▶
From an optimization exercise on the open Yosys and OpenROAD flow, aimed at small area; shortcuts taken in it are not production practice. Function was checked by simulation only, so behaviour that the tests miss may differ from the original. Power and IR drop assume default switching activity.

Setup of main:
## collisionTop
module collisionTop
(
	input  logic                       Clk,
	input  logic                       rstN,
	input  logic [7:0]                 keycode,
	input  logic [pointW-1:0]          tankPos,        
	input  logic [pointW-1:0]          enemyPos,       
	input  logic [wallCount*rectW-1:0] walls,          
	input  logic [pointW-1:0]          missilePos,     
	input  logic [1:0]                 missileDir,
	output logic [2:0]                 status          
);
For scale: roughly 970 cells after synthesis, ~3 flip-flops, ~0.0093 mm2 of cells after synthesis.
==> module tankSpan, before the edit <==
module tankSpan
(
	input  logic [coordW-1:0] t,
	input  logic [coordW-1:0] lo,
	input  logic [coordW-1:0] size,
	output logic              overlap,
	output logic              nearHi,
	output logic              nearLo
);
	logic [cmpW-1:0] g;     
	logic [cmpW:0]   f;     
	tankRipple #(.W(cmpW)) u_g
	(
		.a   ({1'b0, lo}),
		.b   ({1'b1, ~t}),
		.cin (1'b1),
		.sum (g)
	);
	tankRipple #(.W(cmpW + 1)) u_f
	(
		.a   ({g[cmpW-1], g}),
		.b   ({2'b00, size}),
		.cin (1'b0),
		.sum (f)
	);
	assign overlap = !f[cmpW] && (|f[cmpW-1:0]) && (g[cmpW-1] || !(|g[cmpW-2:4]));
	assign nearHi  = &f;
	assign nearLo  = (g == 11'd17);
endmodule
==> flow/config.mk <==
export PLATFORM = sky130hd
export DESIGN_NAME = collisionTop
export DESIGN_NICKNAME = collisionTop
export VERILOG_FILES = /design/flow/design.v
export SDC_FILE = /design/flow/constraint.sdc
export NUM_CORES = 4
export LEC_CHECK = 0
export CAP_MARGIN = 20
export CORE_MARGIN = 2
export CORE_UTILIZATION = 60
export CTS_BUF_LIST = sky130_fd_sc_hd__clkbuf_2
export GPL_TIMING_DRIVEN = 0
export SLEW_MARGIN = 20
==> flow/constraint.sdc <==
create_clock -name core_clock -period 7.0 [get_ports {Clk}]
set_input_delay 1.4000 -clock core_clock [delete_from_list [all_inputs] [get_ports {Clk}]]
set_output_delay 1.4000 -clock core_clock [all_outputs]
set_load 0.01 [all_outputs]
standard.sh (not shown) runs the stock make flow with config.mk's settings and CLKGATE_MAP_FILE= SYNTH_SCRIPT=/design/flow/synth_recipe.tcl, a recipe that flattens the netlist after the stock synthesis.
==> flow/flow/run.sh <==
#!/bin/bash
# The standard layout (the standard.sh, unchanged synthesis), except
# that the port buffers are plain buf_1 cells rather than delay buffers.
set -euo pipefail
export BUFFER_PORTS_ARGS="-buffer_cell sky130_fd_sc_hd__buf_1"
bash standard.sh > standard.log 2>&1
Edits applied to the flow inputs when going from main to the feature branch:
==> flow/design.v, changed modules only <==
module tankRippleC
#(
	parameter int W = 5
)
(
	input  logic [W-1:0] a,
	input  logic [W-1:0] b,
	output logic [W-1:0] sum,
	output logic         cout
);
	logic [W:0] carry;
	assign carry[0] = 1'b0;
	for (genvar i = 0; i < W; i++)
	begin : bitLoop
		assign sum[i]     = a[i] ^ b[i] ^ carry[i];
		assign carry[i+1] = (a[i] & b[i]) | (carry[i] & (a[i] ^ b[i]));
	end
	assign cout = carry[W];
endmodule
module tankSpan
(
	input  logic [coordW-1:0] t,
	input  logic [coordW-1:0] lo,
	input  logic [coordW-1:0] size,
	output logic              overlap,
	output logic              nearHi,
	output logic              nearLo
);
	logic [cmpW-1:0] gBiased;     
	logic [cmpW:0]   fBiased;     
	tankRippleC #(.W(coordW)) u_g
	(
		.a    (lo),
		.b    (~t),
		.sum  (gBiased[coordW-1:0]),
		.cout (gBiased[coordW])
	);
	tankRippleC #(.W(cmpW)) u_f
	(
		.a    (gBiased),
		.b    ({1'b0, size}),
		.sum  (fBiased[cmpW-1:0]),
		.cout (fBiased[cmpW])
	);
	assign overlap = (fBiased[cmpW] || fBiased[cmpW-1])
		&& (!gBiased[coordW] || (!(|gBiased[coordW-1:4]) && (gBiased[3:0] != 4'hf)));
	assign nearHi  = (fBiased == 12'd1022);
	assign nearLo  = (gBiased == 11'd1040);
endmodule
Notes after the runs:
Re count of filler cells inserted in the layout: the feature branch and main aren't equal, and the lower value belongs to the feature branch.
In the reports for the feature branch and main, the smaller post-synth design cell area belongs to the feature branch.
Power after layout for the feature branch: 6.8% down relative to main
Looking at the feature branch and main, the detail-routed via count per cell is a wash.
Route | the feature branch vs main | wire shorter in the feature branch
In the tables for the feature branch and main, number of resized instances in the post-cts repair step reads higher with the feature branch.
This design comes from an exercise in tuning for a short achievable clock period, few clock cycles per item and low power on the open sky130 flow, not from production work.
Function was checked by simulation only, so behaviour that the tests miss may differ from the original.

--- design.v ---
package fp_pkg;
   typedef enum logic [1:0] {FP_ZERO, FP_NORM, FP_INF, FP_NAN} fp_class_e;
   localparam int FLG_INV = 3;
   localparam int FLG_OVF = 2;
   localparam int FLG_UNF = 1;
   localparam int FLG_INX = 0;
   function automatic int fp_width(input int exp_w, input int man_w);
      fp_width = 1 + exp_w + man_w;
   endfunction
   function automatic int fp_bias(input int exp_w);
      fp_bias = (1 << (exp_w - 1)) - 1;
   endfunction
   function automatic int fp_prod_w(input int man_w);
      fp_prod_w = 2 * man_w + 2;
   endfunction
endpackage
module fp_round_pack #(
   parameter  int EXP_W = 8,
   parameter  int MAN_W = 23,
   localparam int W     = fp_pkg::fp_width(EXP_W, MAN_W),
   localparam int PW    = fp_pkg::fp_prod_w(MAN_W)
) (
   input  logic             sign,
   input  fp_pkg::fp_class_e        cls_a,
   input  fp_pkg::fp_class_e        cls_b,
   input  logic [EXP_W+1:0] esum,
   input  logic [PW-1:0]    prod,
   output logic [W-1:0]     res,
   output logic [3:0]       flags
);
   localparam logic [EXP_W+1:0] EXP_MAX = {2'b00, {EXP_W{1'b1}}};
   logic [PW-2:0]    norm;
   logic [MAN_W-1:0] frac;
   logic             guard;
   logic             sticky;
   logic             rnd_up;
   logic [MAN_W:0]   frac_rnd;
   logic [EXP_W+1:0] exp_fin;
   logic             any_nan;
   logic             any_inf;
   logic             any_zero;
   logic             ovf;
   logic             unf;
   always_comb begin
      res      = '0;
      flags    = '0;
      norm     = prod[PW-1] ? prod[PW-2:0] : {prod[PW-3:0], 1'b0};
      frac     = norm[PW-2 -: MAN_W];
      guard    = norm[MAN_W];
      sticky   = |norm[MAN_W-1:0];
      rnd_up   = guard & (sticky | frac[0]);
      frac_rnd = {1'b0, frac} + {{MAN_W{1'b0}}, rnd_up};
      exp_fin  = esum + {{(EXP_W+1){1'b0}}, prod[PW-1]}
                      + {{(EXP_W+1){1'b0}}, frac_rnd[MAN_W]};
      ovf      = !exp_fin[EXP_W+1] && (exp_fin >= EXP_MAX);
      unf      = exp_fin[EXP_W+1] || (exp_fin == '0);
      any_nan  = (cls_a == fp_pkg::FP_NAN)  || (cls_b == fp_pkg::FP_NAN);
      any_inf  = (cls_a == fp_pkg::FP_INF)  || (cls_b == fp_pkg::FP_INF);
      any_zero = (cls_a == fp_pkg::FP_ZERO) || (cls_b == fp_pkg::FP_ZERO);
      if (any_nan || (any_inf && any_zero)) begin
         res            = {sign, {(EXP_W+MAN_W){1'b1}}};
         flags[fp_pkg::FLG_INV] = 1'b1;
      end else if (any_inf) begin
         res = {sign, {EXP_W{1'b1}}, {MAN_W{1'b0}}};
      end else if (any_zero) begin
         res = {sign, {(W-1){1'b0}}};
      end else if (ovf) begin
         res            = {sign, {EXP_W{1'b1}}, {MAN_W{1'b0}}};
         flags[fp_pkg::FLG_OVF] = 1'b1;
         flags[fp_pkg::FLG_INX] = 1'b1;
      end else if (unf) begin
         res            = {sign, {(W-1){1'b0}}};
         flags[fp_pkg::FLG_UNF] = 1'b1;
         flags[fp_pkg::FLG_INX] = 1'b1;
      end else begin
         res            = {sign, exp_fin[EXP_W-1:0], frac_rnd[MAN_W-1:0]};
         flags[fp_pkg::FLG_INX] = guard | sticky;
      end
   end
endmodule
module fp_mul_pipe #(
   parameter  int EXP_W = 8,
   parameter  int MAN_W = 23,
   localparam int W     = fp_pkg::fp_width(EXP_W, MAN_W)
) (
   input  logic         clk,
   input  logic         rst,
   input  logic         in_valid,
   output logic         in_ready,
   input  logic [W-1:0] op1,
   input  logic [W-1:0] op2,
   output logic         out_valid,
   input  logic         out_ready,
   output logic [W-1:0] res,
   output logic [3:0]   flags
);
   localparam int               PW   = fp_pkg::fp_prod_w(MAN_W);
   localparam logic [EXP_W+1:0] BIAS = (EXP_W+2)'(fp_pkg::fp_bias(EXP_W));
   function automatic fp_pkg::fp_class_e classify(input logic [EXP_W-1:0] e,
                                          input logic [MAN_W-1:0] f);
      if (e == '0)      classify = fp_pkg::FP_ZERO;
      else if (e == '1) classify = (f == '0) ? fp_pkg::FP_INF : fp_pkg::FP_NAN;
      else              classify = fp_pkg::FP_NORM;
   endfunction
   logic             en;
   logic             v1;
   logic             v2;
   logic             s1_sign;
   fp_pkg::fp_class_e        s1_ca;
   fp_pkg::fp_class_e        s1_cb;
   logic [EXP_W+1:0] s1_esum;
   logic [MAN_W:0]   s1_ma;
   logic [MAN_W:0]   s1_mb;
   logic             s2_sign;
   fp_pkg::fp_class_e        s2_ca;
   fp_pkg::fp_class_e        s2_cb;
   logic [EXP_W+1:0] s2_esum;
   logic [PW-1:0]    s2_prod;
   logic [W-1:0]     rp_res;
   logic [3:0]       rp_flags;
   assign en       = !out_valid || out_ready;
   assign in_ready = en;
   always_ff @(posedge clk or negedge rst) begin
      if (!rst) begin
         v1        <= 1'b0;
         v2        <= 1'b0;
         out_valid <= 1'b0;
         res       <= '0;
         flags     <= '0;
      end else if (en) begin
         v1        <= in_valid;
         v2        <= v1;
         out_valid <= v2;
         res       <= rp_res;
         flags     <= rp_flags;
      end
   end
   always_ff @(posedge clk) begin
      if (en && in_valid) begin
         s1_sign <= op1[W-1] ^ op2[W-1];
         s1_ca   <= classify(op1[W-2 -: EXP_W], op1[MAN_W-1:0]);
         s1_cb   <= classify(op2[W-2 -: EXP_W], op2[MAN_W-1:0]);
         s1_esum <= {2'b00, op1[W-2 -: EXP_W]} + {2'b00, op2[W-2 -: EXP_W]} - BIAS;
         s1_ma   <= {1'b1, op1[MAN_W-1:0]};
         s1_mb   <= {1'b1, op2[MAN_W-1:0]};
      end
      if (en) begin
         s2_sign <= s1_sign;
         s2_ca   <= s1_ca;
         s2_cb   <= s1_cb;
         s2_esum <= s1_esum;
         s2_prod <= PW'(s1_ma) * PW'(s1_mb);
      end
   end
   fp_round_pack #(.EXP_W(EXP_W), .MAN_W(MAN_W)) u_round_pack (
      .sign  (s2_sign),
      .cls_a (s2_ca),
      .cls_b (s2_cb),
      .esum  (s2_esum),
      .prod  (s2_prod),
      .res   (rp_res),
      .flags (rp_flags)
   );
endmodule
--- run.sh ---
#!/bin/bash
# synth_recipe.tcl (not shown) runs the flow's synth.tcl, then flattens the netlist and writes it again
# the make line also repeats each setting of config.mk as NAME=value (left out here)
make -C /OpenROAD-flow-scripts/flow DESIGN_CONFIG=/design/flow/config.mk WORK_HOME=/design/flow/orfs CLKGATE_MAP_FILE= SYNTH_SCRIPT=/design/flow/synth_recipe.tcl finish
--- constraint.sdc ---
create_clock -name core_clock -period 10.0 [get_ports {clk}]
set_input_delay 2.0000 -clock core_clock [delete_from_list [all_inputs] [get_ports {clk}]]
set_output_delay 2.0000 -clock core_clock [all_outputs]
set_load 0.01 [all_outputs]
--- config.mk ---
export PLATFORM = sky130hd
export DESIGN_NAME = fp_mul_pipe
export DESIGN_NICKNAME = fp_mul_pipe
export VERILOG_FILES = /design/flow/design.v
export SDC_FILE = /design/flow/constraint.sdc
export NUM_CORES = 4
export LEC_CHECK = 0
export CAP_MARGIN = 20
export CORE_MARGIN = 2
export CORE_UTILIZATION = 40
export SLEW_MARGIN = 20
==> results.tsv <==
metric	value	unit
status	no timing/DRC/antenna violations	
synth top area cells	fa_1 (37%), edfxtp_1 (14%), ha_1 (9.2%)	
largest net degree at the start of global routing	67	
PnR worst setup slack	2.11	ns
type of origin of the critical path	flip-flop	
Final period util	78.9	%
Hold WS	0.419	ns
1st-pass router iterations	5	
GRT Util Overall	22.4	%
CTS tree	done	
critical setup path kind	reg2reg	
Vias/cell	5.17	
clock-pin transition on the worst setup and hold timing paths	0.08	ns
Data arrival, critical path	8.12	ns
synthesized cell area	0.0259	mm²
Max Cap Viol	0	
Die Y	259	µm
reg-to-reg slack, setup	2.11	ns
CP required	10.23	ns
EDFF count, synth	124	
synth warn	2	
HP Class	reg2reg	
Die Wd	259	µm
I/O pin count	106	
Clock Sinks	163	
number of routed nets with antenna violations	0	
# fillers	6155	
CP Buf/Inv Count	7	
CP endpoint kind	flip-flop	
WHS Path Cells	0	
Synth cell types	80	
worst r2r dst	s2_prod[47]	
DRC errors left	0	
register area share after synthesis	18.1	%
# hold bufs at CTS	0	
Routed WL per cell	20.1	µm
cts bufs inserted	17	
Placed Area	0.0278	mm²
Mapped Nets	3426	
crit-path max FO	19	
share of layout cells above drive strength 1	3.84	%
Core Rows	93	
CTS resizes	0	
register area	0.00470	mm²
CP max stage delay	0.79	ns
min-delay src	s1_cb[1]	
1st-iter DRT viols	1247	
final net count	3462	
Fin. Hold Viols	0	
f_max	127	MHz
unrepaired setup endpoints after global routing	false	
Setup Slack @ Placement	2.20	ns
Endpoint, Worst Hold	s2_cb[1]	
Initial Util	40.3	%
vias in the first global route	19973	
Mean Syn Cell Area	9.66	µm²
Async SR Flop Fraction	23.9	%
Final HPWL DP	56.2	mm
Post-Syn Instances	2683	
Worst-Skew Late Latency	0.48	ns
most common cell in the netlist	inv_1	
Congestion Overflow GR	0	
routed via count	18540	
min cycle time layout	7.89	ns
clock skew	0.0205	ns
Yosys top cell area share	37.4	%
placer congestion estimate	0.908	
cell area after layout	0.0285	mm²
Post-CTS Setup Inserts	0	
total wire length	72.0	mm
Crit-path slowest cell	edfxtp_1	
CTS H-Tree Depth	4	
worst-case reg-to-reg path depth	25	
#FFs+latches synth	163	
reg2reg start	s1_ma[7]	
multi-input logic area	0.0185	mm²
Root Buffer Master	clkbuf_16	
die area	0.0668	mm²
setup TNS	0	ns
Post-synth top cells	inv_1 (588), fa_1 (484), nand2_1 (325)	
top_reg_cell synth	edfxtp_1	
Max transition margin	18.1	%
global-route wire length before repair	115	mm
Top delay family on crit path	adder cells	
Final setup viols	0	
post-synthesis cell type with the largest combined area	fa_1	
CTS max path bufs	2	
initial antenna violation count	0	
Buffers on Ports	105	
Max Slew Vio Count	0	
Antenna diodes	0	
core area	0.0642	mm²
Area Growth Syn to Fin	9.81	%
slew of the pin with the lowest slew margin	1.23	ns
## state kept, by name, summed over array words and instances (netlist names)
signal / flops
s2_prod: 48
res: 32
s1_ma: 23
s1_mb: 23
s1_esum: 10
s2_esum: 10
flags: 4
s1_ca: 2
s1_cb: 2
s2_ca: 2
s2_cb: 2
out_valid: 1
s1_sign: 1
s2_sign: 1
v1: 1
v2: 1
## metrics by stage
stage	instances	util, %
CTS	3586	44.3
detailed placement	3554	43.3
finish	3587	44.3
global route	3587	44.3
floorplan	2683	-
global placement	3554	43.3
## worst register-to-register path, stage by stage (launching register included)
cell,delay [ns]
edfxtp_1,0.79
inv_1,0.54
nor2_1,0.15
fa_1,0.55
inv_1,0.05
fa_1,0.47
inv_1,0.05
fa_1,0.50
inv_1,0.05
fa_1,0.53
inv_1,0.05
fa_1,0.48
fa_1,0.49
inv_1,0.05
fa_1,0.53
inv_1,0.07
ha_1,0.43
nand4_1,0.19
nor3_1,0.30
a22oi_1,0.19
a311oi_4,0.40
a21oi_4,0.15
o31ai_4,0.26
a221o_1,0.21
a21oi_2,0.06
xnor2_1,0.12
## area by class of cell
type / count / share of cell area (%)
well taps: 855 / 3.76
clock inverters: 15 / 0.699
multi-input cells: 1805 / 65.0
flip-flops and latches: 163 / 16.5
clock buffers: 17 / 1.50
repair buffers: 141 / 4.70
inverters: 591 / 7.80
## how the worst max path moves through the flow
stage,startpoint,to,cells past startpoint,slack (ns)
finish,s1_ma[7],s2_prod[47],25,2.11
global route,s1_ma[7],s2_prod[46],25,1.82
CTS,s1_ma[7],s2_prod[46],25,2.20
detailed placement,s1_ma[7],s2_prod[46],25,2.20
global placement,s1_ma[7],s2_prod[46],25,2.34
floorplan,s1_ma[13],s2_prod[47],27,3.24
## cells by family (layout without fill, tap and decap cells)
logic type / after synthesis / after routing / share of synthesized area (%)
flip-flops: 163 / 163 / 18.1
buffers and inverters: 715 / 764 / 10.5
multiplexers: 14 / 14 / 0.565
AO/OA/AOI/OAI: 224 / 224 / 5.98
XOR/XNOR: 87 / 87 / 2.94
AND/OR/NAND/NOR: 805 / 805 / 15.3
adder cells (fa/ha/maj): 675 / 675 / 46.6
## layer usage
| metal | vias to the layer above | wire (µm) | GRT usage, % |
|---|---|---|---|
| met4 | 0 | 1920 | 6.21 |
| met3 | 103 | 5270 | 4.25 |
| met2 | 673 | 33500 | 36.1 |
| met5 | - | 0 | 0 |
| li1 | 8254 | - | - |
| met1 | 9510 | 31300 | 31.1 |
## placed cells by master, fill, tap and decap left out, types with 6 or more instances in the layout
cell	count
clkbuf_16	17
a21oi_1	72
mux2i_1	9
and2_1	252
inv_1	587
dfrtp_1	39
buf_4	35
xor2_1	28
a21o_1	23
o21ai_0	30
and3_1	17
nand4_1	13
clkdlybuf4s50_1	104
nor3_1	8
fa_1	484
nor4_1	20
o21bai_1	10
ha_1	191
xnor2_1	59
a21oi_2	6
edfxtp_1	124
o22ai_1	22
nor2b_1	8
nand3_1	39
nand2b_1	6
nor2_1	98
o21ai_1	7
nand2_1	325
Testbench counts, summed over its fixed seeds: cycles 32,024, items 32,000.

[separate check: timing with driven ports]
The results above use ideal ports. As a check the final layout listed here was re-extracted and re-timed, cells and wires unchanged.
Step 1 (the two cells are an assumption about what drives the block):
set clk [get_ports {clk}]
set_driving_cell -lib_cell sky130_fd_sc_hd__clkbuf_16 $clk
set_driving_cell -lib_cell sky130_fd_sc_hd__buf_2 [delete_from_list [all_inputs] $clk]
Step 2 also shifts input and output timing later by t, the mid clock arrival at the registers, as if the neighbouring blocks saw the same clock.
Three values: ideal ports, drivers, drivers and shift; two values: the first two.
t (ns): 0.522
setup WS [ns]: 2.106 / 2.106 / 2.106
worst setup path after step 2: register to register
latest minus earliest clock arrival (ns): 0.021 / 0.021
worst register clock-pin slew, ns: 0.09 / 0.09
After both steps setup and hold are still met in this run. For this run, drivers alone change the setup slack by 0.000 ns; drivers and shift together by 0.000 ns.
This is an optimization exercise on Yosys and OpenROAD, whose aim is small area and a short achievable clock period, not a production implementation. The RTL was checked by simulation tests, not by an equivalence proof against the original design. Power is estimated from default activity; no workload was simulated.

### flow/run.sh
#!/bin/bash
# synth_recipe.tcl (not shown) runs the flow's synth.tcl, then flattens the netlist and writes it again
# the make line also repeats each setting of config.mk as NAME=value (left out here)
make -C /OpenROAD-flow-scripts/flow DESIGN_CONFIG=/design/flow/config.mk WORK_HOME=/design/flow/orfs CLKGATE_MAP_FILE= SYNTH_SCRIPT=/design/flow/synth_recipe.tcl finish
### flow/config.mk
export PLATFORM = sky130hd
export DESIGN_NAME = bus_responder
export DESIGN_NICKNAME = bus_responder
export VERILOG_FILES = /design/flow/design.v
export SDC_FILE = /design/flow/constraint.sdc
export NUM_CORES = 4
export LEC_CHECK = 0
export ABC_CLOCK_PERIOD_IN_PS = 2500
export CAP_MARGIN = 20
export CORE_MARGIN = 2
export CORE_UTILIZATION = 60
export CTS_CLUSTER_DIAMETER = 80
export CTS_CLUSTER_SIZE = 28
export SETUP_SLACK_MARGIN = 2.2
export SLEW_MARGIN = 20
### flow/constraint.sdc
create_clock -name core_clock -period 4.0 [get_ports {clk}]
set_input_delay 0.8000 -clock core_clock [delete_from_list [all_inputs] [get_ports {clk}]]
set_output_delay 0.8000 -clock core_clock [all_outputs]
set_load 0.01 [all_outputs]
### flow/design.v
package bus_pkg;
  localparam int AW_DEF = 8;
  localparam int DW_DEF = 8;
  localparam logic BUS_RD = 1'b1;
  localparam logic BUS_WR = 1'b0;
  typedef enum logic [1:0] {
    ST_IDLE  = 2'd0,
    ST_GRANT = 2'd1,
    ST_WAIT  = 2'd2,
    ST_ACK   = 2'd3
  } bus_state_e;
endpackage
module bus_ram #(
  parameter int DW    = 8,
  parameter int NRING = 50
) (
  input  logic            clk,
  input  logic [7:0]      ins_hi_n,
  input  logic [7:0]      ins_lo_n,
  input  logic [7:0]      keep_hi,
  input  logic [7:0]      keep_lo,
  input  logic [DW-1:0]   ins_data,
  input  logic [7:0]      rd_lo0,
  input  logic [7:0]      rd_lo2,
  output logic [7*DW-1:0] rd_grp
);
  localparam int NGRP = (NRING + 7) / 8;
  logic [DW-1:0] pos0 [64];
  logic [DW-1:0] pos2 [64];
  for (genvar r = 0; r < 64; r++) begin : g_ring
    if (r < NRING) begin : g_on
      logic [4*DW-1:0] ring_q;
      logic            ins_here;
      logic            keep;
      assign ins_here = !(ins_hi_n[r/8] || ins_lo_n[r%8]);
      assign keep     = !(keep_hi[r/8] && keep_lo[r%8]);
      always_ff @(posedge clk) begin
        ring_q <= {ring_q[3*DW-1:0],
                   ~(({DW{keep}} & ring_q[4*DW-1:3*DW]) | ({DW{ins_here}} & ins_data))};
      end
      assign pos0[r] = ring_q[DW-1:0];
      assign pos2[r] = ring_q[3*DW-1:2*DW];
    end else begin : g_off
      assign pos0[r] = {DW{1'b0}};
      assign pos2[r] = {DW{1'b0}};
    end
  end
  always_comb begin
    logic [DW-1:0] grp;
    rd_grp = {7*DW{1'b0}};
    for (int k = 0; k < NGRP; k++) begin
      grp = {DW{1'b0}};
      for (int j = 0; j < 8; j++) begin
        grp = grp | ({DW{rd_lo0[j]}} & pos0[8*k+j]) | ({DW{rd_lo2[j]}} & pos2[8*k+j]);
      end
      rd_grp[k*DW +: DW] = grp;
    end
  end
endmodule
◀
> **WHAT YOU HAVE TO DO**
Among the lines in the material above, some may hold "sticky". State how many do, and add nothing.

> **SOLVED EXERCISE**
4